== Try it ==
From the entries that follow, copy exactly the lines beginning at the line holding "drc_errors = 0" and continuing through the line holding "yosys_register_bits = 213".

**** Dataset records ****

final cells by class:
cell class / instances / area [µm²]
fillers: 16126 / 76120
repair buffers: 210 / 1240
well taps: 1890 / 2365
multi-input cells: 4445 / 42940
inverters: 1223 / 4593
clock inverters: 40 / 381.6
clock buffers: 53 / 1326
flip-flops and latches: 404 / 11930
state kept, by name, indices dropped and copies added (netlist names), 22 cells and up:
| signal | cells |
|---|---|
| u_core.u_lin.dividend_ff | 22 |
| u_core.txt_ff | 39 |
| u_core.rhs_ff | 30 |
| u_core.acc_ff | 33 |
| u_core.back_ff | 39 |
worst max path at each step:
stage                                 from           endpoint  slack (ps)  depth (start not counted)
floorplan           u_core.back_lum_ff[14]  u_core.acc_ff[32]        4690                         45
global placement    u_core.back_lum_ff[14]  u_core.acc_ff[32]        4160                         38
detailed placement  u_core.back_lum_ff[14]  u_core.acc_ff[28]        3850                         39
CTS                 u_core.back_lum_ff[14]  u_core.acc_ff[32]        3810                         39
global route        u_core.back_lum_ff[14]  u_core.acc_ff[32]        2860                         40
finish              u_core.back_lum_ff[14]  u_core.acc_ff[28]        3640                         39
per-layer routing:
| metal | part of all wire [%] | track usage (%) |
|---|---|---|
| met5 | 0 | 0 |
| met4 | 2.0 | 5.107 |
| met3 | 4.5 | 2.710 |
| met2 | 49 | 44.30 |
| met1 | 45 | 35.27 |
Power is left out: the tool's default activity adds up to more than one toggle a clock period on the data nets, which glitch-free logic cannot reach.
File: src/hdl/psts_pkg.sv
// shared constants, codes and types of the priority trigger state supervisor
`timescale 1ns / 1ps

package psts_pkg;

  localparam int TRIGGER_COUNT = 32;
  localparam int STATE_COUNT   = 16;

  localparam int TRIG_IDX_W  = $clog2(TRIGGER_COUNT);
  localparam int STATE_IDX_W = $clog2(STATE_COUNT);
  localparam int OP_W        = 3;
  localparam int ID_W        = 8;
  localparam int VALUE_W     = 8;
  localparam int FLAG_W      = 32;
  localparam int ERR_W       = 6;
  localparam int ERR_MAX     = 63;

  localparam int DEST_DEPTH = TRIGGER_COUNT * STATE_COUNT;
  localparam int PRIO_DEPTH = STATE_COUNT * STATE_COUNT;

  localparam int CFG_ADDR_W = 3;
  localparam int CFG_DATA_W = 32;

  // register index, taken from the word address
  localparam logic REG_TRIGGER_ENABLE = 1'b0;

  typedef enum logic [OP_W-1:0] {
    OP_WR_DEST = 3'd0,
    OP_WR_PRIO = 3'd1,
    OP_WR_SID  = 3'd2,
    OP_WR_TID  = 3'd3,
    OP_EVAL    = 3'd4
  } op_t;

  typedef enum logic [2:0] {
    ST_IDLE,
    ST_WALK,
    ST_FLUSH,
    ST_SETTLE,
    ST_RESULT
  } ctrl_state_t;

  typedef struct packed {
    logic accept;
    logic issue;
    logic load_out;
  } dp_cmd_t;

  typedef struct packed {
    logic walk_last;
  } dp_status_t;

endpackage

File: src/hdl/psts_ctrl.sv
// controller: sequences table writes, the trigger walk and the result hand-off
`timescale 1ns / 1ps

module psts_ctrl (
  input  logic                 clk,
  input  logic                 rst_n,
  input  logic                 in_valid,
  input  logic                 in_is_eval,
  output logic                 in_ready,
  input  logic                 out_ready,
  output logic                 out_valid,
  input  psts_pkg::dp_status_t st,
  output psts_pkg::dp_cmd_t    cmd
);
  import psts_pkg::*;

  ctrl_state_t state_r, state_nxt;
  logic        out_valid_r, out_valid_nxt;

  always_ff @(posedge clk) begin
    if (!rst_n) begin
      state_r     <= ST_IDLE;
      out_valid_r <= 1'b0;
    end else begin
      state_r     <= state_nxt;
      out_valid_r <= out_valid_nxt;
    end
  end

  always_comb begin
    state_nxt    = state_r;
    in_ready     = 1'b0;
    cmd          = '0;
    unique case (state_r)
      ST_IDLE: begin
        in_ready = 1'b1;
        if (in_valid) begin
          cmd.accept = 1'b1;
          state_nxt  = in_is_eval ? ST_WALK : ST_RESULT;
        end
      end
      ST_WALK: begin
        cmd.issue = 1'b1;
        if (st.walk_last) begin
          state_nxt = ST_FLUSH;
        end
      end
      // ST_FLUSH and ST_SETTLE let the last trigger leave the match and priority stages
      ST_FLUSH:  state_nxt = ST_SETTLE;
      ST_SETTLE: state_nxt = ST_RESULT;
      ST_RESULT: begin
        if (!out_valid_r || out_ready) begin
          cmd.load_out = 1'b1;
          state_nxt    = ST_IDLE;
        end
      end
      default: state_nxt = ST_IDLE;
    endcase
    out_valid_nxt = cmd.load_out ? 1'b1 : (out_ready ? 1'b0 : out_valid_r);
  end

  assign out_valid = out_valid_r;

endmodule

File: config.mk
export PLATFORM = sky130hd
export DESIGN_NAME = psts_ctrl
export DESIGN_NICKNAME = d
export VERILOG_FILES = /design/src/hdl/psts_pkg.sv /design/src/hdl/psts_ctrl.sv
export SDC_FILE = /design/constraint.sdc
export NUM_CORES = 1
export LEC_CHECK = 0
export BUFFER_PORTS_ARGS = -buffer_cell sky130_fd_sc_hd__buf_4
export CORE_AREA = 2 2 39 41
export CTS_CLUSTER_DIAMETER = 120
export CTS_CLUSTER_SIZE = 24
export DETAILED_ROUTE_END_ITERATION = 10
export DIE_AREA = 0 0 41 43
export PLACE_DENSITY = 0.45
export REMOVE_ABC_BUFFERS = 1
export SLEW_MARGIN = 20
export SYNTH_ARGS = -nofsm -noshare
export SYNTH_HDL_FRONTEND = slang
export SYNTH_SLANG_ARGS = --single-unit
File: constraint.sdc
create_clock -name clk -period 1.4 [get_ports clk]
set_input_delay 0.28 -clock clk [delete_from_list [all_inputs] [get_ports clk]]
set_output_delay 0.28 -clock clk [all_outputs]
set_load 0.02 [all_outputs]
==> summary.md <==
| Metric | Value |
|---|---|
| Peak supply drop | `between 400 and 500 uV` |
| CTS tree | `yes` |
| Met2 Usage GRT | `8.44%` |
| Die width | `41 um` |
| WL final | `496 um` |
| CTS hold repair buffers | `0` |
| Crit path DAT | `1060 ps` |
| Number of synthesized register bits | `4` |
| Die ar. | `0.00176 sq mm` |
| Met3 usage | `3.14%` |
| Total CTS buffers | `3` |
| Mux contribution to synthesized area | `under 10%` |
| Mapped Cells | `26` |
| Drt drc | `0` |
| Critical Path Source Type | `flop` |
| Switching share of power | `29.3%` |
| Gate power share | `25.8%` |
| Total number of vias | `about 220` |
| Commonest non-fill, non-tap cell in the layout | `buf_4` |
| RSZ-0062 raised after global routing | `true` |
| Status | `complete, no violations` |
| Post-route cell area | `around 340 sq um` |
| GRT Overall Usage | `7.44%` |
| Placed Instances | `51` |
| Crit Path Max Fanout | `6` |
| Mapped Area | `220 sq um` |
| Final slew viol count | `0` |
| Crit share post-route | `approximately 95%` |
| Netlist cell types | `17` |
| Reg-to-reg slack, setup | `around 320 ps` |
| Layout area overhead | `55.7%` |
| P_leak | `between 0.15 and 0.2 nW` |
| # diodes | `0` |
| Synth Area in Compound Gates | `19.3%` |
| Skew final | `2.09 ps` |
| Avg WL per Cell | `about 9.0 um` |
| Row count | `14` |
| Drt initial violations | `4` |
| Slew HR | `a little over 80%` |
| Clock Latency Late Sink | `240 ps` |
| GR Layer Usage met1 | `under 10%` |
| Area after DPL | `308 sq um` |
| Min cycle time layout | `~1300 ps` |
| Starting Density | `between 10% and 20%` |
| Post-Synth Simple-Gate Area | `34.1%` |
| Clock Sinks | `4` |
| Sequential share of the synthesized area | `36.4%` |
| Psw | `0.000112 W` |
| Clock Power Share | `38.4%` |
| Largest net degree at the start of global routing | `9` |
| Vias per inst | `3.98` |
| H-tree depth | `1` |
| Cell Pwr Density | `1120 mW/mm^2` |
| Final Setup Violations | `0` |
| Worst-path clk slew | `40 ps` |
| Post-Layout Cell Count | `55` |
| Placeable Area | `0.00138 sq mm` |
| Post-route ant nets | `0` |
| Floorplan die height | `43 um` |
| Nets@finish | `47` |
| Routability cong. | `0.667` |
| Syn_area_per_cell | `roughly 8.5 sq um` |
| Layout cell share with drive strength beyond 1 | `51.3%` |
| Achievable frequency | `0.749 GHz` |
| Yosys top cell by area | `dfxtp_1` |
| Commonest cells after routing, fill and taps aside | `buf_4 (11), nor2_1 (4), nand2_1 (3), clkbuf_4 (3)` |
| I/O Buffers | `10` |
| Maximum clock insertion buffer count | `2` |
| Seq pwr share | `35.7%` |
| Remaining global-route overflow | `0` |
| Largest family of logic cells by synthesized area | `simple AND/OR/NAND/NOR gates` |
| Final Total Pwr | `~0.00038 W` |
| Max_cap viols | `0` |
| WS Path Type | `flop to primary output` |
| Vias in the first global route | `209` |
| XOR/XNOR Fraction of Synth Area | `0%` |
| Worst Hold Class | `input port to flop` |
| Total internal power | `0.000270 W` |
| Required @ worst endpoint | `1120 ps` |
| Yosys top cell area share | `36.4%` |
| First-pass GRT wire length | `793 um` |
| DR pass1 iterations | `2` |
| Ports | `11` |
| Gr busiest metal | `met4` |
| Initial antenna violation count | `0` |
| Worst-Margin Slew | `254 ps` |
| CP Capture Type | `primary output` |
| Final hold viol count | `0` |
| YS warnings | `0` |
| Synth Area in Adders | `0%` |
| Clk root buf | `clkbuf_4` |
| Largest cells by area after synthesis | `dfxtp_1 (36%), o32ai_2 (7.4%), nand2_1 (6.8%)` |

****
**** Dataset records ****

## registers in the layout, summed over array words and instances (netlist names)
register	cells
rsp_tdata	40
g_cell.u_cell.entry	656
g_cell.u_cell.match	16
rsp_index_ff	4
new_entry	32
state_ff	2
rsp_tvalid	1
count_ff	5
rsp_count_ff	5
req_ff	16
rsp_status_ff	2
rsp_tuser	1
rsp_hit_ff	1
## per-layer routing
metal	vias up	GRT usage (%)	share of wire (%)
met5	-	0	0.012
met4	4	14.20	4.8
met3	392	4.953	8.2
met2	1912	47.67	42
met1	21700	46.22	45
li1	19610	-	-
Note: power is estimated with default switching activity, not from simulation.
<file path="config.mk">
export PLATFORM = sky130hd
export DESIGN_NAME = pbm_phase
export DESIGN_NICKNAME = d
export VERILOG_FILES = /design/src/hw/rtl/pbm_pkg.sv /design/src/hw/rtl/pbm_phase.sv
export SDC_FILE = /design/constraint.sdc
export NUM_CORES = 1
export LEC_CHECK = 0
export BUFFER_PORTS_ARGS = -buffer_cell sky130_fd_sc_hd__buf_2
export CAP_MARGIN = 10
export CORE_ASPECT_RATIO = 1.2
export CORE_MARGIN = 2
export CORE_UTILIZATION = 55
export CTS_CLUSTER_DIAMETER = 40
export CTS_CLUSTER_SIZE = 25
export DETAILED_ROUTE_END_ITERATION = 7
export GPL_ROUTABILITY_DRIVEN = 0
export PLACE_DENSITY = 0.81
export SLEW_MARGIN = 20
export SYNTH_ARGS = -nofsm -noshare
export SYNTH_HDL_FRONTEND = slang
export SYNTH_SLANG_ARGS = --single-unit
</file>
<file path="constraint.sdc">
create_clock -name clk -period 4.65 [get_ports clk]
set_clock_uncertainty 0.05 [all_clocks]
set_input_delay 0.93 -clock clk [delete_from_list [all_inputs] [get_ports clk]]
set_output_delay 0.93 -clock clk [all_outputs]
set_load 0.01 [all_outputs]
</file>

****
**** Dataset records ****

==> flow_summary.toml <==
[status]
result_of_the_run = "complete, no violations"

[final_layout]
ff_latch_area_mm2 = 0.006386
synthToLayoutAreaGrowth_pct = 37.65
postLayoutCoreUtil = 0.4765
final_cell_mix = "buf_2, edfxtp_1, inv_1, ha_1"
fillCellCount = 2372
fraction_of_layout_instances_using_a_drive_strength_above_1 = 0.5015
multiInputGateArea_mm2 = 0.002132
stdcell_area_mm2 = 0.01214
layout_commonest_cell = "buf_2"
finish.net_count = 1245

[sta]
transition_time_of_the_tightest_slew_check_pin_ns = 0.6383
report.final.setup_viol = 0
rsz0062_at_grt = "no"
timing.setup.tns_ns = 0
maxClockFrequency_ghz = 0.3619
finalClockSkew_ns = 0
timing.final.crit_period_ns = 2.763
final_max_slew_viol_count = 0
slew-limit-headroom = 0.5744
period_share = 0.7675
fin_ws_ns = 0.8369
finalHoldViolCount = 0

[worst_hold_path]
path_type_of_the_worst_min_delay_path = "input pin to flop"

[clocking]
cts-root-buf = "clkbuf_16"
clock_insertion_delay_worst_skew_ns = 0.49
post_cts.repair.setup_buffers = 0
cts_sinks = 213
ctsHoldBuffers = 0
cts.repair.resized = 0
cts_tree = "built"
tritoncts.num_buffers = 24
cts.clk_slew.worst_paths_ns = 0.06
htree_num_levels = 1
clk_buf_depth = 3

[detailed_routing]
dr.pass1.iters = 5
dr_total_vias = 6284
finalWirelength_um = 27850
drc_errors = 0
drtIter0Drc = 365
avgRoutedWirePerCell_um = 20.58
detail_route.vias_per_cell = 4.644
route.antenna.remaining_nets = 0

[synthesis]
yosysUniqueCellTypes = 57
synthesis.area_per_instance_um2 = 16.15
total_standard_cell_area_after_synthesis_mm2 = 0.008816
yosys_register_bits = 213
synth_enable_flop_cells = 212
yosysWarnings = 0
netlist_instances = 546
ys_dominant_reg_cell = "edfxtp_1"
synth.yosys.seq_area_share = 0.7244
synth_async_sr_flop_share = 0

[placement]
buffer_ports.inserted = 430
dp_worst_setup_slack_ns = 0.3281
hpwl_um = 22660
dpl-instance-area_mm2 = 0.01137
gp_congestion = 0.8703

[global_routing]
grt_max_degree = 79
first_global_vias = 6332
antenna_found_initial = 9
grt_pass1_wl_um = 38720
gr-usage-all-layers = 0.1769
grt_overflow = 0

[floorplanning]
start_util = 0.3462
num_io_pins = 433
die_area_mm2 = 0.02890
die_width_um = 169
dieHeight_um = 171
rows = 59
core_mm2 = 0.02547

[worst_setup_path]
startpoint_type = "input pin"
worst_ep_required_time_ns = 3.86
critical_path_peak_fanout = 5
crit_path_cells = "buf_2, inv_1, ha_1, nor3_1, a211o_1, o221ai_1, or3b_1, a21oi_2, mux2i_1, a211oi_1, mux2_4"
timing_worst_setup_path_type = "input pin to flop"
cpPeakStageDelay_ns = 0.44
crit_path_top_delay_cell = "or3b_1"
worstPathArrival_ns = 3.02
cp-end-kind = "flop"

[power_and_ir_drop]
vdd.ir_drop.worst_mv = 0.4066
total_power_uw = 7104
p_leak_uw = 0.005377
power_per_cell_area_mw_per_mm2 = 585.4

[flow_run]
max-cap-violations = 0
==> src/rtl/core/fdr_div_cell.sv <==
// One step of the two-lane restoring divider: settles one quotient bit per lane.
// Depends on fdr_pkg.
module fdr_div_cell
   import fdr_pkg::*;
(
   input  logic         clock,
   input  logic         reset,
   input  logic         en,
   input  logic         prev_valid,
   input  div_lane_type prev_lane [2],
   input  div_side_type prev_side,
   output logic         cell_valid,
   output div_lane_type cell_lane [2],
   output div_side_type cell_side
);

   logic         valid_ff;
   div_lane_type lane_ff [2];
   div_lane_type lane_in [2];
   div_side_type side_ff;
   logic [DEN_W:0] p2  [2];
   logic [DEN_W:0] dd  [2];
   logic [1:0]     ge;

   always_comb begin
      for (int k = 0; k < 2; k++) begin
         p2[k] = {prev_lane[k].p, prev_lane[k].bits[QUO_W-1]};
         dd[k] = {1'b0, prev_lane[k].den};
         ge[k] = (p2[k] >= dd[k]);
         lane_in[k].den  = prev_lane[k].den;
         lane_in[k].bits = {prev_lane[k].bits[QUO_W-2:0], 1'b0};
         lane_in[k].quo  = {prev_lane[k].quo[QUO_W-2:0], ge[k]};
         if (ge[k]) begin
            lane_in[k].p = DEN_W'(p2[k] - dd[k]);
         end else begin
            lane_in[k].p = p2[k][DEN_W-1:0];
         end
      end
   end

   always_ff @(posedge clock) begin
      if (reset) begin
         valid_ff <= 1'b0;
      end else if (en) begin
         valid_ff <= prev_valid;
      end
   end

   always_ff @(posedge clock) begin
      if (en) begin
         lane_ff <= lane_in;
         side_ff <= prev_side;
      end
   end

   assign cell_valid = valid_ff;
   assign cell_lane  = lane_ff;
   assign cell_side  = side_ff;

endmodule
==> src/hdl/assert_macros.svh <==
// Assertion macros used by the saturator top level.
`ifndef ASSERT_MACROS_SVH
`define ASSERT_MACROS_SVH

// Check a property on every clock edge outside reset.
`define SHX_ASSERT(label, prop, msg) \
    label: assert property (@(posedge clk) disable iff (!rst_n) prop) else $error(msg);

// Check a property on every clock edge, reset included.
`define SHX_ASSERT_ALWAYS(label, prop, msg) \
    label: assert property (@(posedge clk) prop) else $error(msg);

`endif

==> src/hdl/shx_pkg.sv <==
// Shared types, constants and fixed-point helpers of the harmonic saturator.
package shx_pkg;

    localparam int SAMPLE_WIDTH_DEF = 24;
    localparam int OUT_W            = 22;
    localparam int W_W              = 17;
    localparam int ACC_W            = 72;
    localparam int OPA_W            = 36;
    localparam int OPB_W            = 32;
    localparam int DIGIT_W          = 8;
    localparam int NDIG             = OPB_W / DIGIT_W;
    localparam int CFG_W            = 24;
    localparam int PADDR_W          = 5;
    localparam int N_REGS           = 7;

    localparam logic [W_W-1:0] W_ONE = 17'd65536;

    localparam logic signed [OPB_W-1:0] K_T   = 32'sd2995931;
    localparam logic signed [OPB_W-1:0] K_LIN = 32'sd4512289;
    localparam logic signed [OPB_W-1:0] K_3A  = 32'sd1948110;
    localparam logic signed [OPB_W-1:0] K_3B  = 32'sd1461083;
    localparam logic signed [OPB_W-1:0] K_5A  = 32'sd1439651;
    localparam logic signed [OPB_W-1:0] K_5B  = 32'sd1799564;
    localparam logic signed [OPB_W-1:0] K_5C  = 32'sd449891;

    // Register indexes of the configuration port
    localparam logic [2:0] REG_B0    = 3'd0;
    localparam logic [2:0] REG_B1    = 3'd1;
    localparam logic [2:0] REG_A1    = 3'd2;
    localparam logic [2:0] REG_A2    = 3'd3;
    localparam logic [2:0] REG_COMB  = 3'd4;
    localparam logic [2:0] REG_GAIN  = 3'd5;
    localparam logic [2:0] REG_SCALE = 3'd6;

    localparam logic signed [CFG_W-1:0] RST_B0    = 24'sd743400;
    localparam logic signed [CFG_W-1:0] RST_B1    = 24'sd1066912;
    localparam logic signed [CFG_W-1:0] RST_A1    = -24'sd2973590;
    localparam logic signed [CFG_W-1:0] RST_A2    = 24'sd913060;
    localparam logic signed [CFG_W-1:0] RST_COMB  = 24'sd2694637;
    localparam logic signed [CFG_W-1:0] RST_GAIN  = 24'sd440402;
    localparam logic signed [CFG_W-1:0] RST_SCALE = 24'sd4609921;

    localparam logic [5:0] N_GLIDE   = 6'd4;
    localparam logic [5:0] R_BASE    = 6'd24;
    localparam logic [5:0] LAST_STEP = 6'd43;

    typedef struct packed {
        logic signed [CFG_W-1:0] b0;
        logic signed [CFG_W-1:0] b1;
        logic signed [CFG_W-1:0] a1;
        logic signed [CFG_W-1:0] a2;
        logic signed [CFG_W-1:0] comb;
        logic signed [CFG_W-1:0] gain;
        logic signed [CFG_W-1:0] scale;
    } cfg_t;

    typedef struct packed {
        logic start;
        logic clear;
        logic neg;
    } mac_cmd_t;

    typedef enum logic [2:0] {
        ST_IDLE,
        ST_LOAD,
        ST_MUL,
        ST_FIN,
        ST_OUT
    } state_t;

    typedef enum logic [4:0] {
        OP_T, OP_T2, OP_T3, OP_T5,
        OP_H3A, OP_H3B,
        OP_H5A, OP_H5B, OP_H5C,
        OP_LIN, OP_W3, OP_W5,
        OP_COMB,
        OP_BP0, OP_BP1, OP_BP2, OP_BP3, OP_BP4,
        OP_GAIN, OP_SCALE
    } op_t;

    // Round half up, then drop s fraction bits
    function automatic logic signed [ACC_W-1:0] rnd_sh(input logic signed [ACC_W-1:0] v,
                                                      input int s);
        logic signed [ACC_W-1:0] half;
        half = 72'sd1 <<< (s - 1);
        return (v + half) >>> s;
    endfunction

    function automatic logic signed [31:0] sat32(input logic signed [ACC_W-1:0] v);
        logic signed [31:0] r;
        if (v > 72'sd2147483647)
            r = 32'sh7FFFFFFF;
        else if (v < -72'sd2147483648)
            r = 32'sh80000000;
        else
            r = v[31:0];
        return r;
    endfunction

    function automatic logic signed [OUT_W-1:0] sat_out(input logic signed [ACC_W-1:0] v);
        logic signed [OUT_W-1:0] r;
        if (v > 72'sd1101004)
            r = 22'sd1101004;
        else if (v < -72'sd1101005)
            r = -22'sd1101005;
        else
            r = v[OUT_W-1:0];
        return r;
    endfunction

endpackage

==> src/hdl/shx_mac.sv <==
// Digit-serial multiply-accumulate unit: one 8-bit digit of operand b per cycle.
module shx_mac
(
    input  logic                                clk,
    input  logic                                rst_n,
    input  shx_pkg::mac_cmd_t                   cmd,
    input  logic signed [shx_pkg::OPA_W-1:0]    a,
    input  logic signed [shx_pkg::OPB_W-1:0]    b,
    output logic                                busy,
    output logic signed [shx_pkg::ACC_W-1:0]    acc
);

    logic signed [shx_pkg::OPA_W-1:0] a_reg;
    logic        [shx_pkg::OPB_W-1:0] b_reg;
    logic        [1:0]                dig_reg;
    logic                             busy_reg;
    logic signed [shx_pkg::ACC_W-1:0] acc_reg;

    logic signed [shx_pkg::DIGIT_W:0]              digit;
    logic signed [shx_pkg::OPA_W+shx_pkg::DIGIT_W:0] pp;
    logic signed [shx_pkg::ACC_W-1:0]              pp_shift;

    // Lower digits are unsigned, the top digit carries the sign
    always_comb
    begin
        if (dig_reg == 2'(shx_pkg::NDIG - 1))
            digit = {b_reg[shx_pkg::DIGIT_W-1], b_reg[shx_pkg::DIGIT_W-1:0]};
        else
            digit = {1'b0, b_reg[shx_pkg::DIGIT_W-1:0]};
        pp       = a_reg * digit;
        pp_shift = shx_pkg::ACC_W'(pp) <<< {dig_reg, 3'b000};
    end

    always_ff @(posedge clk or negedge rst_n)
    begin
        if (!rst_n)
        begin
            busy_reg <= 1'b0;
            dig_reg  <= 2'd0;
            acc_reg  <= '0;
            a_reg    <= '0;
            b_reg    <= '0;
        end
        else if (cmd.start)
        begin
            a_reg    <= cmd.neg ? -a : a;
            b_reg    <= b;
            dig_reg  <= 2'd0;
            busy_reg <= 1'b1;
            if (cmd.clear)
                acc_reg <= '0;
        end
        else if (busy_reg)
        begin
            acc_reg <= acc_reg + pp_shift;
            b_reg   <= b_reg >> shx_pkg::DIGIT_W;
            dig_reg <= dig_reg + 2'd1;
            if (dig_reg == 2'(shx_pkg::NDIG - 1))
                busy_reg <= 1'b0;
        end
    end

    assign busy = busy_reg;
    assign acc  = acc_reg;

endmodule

****

== Finished exercise ==
drc_errors = 0
drtIter0Drc = 365
avgRoutedWirePerCell_um = 20.58
detail_route.vias_per_cell = 4.644
route.antenna.remaining_nets = 0

[synthesis]
yosysUniqueCellTypes = 57
synthesis.area_per_instance_um2 = 16.15
total_standard_cell_area_after_synthesis_mm2 = 0.008816
yosys_register_bits = 213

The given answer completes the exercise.